GIVEN RECORDS Block Start

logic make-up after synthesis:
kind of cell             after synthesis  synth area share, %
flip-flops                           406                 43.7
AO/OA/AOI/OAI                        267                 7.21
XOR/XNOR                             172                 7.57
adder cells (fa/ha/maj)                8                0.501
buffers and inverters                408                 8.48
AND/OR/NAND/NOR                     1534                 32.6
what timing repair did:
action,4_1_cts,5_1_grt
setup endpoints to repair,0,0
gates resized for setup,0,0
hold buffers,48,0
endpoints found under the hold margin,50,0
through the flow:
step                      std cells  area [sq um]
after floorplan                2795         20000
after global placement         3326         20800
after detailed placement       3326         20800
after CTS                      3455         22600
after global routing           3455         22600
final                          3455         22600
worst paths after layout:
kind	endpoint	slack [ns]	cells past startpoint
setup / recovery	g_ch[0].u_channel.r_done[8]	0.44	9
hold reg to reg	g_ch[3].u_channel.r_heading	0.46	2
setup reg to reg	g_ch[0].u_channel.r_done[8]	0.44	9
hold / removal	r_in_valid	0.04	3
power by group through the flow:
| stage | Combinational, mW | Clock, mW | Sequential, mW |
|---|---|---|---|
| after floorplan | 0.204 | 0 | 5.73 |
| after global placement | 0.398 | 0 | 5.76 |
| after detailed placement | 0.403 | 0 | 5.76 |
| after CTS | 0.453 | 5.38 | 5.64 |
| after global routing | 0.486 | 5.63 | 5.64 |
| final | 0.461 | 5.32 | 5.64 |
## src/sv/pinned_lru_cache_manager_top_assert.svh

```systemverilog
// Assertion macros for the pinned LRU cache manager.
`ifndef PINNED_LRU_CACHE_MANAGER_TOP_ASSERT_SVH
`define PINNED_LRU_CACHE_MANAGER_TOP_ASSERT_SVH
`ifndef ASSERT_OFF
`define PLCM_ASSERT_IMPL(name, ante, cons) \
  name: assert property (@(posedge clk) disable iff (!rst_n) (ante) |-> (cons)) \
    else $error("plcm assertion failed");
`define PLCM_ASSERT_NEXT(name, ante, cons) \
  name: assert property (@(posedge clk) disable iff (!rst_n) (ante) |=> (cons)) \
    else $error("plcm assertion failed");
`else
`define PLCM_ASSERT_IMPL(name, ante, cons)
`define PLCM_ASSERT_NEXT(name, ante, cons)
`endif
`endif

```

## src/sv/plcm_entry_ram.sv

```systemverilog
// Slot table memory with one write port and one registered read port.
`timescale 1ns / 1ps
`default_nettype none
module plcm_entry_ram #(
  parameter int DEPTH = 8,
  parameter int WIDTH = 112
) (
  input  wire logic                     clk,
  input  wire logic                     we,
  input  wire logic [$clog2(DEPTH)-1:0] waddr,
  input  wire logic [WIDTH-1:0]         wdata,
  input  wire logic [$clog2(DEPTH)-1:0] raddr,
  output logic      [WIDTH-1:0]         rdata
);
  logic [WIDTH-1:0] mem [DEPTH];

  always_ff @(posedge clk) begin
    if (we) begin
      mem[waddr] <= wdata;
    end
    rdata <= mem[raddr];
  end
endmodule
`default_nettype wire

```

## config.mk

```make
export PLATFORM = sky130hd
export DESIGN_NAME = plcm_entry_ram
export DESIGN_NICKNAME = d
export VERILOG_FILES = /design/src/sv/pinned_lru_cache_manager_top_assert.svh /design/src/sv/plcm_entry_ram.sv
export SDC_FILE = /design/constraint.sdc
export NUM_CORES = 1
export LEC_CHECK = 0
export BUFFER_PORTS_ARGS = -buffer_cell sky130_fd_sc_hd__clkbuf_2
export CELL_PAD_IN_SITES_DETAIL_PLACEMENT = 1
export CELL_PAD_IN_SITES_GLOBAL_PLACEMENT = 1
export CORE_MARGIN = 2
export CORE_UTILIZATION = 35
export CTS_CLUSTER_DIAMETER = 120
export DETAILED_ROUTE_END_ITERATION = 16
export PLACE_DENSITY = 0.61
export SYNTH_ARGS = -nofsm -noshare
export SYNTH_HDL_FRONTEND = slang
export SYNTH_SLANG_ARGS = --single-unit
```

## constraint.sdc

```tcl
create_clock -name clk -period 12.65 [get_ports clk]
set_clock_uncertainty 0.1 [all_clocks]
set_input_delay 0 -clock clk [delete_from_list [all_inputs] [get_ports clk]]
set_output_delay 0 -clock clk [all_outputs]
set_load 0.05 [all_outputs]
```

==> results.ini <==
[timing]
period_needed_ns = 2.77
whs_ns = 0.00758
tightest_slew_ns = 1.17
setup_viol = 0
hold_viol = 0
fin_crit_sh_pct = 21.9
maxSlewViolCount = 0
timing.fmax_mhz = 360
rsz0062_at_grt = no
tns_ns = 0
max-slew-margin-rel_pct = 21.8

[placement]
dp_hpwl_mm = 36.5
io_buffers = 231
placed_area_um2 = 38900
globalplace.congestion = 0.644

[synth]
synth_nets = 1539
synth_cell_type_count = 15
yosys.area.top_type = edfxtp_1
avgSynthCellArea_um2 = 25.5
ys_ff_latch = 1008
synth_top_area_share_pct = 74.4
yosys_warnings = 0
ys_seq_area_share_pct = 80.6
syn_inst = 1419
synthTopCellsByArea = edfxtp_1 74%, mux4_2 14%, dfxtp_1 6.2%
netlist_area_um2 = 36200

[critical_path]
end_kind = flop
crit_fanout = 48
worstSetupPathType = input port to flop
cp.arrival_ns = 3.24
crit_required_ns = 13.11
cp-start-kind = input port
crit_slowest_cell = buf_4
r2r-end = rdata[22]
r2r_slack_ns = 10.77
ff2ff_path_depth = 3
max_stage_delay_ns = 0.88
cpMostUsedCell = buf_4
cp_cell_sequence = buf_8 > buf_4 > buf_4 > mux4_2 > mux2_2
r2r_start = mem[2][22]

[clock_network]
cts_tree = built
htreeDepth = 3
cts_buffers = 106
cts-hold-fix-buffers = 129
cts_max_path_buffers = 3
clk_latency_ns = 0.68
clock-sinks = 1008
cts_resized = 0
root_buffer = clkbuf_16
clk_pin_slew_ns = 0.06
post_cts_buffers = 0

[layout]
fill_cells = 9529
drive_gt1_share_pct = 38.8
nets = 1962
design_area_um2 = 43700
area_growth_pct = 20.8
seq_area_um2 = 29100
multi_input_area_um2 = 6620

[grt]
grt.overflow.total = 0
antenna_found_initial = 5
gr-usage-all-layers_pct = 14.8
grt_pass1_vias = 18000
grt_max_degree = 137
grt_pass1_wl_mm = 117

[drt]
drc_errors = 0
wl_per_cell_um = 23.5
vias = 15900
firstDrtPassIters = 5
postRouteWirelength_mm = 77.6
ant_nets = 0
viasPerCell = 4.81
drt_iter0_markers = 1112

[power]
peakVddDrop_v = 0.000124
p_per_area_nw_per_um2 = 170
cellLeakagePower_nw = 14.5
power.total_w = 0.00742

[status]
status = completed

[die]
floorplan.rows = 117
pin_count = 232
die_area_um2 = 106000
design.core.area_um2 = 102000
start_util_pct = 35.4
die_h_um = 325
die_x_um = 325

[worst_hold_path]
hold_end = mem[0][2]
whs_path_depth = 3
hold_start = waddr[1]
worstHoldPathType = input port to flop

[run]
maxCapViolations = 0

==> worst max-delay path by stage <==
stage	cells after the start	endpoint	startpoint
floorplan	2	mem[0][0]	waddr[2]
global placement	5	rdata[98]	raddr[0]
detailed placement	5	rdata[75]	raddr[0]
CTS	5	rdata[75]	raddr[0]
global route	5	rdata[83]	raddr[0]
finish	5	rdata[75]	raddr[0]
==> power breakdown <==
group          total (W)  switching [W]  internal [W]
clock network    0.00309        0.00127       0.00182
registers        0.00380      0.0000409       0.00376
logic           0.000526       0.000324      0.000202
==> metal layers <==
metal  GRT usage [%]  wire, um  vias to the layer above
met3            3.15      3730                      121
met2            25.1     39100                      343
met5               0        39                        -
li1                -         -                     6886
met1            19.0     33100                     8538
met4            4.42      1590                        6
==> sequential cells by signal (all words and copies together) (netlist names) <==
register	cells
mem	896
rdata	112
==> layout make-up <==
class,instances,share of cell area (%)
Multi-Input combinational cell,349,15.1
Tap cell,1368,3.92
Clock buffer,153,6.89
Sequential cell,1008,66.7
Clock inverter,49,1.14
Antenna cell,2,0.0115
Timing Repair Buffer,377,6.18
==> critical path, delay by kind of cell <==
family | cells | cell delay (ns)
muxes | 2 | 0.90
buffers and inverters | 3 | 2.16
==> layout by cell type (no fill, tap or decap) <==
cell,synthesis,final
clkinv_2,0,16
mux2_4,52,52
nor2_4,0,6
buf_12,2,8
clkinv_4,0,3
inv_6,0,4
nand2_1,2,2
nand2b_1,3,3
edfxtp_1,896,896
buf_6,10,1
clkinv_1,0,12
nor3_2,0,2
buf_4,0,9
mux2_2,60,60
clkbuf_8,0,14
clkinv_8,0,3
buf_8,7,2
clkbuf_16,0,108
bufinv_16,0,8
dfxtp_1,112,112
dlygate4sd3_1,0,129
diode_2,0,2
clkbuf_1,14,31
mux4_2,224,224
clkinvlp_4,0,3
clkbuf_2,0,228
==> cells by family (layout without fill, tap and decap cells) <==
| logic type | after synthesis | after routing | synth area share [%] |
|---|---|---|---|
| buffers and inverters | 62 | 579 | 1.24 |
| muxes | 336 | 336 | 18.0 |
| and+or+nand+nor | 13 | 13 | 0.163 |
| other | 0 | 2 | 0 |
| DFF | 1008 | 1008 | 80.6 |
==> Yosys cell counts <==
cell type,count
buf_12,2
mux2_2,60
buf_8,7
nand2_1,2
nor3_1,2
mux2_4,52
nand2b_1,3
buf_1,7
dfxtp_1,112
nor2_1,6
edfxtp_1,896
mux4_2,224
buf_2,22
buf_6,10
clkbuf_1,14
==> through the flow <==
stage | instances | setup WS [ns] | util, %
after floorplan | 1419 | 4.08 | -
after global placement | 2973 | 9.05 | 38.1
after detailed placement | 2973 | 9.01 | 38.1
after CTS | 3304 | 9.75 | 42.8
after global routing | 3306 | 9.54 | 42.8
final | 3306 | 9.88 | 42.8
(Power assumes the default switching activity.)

GIVEN RECORDS Block End

Could you restate, word for word, the lines above from the one with "setup endpoints to repair,0,0" to the one with "Sequential, mW |", both included?

**RESULT OF THE EXERCISE:**
setup endpoints to repair,0,0
gates resized for setup,0,0
hold buffers,48,0
endpoints found under the hold margin,50,0
through the flow:
step                      std cells  area [sq um]
after floorplan                2795         20000
after global placement         3326         20800
after detailed placement       3326         20800
after CTS                      3455         22600
after global routing           3455         22600
final                          3455         22600
worst paths after layout:
kind	endpoint	slack [ns]	cells past startpoint
setup / recovery	g_ch[0].u_channel.r_done[8]	0.44	9
hold reg to reg	g_ch[3].u_channel.r_heading	0.46	2
setup reg to reg	g_ch[0].u_channel.r_done[8]	0.44	9
hold / removal	r_in_valid	0.04	3
power by group through the flow:
| stage | Combinational, mW | Clock, mW | Sequential, mW |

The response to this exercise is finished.